----- Material for this exercise

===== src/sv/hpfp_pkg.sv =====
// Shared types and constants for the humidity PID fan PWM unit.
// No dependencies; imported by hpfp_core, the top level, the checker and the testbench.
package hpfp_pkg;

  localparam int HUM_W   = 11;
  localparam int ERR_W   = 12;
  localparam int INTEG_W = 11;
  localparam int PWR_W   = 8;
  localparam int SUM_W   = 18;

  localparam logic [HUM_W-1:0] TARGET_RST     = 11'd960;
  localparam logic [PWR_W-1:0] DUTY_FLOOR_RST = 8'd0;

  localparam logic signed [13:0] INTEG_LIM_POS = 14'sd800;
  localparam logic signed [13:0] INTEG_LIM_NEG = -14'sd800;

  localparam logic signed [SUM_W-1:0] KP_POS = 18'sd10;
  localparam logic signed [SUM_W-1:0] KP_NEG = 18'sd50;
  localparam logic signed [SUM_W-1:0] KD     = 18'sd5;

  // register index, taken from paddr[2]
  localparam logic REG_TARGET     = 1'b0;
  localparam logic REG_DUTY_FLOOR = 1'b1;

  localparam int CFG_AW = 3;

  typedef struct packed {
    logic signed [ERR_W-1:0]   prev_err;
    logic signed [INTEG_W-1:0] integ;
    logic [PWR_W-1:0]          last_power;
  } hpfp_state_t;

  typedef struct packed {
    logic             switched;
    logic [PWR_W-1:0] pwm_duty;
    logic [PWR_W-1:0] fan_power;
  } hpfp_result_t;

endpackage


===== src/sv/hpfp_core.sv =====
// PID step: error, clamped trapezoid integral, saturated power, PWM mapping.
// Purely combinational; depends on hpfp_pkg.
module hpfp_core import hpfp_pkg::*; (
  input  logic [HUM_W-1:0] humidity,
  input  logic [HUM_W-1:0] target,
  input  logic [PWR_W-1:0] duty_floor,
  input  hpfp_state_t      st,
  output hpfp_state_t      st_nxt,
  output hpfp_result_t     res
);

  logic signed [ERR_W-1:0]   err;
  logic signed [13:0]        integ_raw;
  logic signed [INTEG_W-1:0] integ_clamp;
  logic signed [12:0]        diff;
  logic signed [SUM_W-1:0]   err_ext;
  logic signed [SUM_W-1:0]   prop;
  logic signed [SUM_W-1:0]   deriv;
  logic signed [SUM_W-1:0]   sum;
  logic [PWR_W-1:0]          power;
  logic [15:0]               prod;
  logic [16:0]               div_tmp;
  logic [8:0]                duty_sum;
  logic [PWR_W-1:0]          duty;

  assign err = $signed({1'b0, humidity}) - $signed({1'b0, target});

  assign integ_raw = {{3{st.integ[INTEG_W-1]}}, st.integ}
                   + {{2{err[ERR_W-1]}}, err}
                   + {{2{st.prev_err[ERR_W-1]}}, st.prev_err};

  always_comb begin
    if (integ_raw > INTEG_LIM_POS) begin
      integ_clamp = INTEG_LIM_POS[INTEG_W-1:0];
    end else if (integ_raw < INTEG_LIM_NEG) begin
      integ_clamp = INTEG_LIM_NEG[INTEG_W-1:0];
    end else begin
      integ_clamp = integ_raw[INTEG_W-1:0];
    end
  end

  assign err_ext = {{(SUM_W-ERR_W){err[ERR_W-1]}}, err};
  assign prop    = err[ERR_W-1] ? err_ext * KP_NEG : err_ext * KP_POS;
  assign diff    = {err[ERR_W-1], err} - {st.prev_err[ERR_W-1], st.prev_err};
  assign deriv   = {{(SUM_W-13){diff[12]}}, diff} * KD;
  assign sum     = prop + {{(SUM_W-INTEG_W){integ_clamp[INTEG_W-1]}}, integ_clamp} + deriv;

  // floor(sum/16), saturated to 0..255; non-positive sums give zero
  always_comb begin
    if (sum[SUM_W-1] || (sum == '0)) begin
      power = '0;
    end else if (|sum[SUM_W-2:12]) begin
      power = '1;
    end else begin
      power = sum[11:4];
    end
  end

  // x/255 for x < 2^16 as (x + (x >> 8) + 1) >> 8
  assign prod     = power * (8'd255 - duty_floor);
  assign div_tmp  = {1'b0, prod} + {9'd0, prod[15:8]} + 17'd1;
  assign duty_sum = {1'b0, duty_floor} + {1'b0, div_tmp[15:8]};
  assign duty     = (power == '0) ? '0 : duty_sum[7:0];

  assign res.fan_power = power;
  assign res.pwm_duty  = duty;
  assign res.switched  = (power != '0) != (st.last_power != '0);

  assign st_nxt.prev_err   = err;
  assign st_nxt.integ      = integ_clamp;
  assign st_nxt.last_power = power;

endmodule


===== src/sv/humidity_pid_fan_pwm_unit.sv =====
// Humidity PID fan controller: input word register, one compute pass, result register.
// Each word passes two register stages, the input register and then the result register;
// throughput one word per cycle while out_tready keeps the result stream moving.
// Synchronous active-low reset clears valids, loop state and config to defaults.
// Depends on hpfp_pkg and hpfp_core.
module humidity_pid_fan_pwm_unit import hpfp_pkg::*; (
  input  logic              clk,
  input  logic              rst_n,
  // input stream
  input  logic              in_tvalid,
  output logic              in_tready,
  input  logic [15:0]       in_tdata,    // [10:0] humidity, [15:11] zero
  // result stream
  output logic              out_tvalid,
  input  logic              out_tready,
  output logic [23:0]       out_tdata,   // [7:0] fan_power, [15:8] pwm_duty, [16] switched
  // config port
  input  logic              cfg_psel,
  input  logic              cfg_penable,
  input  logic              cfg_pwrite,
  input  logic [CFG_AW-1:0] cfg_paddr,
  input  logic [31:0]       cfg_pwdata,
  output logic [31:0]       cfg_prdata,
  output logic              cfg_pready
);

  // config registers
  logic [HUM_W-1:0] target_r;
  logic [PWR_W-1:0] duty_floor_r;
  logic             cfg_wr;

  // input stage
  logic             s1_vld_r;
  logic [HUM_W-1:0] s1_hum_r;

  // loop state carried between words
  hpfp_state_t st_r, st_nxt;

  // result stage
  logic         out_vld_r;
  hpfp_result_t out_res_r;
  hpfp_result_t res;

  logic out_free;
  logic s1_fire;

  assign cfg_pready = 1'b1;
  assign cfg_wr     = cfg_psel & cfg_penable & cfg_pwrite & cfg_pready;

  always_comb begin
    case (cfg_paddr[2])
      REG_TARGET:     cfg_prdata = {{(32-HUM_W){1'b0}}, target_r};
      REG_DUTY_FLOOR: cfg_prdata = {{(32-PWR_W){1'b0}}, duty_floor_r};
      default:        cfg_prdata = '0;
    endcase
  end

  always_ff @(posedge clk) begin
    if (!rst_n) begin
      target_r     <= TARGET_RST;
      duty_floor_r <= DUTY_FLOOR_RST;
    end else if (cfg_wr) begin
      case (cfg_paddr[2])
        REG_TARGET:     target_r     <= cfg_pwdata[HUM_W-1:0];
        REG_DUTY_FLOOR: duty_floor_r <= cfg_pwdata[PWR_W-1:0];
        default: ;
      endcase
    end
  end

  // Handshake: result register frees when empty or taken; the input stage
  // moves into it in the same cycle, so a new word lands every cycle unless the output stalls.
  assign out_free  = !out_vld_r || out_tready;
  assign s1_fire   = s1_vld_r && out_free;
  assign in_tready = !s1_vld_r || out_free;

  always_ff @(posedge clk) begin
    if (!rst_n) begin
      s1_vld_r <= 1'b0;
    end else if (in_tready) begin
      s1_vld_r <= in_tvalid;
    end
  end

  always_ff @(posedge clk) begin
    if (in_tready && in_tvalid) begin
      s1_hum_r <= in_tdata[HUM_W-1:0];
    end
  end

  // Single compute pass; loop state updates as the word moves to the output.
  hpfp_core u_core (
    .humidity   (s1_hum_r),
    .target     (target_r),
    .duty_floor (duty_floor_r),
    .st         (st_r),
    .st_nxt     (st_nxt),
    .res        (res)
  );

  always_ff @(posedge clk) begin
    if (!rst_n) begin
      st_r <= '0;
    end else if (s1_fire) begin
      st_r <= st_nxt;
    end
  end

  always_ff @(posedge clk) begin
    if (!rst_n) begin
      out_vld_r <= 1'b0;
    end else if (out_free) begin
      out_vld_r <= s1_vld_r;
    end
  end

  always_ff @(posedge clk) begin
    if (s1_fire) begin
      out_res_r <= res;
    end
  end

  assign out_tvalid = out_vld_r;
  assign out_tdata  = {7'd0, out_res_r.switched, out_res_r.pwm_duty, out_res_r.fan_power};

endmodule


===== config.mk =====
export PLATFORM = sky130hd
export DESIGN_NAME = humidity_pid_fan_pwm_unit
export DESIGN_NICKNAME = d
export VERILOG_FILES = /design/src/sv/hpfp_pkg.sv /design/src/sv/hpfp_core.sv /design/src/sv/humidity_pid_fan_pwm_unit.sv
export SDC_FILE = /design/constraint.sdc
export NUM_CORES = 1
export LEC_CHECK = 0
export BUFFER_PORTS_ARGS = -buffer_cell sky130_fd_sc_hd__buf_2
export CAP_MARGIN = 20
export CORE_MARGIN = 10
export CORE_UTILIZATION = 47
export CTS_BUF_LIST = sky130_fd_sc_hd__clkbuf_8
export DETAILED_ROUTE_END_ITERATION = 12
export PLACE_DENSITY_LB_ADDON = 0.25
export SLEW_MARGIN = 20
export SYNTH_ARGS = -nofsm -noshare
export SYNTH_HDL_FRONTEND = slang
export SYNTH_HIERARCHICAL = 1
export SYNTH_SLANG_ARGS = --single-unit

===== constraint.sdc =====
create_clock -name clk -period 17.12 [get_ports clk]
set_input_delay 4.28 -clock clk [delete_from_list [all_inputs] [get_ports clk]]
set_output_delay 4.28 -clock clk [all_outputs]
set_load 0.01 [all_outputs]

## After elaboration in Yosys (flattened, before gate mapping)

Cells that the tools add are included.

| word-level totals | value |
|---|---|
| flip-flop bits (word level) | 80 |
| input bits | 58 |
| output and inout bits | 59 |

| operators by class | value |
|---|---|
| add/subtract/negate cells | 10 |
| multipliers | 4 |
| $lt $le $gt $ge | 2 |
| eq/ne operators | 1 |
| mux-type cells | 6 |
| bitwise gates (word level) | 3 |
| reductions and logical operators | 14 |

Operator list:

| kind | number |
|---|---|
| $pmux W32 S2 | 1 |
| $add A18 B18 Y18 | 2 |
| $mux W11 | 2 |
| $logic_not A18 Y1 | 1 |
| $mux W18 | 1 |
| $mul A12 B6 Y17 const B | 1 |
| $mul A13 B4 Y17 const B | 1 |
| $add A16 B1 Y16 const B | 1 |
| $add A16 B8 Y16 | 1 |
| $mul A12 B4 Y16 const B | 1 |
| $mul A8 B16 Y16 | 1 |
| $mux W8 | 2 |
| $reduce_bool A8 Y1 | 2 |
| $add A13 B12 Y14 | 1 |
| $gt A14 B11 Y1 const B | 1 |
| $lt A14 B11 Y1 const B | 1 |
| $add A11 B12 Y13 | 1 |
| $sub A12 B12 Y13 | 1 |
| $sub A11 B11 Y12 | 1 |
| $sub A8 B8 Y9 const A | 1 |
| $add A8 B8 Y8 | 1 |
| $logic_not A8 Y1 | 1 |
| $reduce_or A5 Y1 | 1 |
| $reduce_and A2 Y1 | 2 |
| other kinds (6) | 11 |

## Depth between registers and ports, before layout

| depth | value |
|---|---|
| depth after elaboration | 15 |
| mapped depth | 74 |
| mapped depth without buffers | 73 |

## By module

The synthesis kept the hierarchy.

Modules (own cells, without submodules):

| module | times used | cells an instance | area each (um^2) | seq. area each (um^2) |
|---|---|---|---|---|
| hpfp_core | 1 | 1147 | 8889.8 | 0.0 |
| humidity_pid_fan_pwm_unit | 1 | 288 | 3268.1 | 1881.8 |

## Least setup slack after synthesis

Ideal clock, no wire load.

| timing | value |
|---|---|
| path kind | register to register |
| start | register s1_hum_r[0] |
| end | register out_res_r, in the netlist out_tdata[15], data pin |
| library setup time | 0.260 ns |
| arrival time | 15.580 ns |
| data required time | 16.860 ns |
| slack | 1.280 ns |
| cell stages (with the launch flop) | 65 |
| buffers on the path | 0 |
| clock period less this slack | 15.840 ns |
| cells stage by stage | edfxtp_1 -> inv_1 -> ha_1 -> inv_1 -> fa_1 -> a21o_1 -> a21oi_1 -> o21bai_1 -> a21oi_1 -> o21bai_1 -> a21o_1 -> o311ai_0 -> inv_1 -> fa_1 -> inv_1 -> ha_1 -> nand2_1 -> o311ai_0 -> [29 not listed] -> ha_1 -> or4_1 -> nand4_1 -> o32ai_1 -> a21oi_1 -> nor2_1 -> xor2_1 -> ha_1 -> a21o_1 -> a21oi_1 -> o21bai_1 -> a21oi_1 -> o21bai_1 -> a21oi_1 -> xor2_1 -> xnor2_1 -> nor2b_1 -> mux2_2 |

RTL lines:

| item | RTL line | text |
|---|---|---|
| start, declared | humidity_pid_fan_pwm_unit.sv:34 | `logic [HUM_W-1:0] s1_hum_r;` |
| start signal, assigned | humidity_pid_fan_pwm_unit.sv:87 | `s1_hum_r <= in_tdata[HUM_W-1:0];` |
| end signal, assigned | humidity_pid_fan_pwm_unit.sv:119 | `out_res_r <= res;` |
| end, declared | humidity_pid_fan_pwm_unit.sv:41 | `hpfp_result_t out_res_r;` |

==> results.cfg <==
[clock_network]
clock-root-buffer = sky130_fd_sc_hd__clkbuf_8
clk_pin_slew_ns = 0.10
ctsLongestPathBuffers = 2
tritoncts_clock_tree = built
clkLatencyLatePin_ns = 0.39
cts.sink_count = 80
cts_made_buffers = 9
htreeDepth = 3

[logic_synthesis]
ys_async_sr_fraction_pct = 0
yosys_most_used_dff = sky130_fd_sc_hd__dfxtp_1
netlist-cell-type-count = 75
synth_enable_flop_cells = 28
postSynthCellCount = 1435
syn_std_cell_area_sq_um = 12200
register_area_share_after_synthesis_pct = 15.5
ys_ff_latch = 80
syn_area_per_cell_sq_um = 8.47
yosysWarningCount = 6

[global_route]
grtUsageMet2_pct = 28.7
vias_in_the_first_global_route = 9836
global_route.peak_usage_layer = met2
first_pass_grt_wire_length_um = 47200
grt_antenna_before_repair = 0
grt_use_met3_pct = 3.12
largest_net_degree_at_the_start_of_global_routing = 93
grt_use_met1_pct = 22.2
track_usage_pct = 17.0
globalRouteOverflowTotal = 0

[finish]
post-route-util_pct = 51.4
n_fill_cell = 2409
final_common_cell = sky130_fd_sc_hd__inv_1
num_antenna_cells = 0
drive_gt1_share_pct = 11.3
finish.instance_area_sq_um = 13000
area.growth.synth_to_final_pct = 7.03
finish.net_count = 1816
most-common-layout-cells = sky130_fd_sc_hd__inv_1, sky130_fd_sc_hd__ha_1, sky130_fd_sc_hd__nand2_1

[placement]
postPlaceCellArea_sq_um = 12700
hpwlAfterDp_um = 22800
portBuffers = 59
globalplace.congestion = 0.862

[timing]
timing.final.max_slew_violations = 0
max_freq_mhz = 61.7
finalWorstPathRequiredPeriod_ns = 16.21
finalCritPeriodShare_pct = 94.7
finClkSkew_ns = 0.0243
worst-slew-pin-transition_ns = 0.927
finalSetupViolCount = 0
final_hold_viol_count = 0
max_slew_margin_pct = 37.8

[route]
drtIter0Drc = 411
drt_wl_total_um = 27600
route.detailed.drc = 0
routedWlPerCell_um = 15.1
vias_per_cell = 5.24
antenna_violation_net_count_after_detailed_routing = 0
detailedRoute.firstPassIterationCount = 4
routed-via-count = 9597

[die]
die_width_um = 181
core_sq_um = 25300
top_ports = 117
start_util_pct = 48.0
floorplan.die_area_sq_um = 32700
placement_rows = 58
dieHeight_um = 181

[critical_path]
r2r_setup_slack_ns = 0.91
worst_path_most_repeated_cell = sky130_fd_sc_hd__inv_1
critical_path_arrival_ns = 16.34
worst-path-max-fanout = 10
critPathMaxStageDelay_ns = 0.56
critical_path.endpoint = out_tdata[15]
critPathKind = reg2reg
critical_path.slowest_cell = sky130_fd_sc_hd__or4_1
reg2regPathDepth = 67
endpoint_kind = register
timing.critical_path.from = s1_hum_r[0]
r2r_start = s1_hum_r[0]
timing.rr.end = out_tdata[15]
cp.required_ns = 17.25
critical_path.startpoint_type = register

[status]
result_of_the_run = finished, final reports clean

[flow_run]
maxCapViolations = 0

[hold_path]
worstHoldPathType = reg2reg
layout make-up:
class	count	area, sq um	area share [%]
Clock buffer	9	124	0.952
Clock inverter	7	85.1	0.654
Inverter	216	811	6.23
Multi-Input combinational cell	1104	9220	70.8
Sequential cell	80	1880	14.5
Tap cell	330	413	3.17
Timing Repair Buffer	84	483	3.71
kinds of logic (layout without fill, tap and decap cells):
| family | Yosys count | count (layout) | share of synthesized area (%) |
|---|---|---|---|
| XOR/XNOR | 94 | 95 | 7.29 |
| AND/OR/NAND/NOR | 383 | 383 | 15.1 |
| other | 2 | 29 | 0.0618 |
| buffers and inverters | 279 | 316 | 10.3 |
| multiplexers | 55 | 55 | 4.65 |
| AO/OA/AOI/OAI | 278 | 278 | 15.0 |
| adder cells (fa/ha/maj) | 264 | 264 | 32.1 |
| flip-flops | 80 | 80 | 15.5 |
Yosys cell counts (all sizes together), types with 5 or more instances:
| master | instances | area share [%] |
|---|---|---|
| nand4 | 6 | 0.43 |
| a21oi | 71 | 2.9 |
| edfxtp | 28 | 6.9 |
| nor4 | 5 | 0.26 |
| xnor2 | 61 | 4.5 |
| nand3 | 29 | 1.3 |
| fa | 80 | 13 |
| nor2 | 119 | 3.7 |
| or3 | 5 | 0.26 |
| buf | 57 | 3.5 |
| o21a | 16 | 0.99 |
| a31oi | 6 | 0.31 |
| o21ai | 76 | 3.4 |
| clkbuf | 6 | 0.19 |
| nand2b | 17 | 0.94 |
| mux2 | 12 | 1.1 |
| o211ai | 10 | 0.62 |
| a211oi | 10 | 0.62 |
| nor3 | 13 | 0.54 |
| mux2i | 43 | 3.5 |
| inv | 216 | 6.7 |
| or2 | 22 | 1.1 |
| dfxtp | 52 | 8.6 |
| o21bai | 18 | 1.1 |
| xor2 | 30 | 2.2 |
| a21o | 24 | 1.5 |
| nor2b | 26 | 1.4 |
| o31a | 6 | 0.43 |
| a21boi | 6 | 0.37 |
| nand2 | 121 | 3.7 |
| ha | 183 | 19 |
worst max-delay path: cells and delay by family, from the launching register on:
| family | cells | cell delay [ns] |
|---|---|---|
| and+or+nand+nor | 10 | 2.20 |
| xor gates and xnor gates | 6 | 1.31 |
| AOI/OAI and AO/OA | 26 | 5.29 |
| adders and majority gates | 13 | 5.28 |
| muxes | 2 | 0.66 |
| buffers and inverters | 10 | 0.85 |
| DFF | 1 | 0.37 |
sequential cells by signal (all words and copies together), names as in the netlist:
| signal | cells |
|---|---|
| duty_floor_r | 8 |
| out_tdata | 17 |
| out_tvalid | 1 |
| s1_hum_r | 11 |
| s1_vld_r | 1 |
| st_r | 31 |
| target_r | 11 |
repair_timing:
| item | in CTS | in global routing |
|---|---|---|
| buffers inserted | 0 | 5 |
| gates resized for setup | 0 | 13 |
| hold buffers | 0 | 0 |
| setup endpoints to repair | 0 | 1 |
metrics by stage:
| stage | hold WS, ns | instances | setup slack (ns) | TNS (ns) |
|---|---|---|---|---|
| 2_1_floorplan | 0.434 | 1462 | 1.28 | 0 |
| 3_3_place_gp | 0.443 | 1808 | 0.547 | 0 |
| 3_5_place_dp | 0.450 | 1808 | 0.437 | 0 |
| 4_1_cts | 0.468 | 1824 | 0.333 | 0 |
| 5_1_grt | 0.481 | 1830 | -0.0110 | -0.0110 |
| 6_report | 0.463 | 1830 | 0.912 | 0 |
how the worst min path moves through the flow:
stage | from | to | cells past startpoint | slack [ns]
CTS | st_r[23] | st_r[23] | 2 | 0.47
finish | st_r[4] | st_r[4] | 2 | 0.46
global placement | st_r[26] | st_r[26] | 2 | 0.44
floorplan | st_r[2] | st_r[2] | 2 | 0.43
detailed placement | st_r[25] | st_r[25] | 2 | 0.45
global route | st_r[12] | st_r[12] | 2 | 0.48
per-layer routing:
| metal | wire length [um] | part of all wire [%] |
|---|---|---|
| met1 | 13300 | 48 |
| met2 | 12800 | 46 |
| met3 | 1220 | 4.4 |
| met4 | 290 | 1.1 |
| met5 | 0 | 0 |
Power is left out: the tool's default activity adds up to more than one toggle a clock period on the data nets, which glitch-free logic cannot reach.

----------

> [Required action]: Which of the lines in the material above contain "registers"? Copy each one out.

> [Worked solution]:
  // config registers
## Depth between registers and ports, before layout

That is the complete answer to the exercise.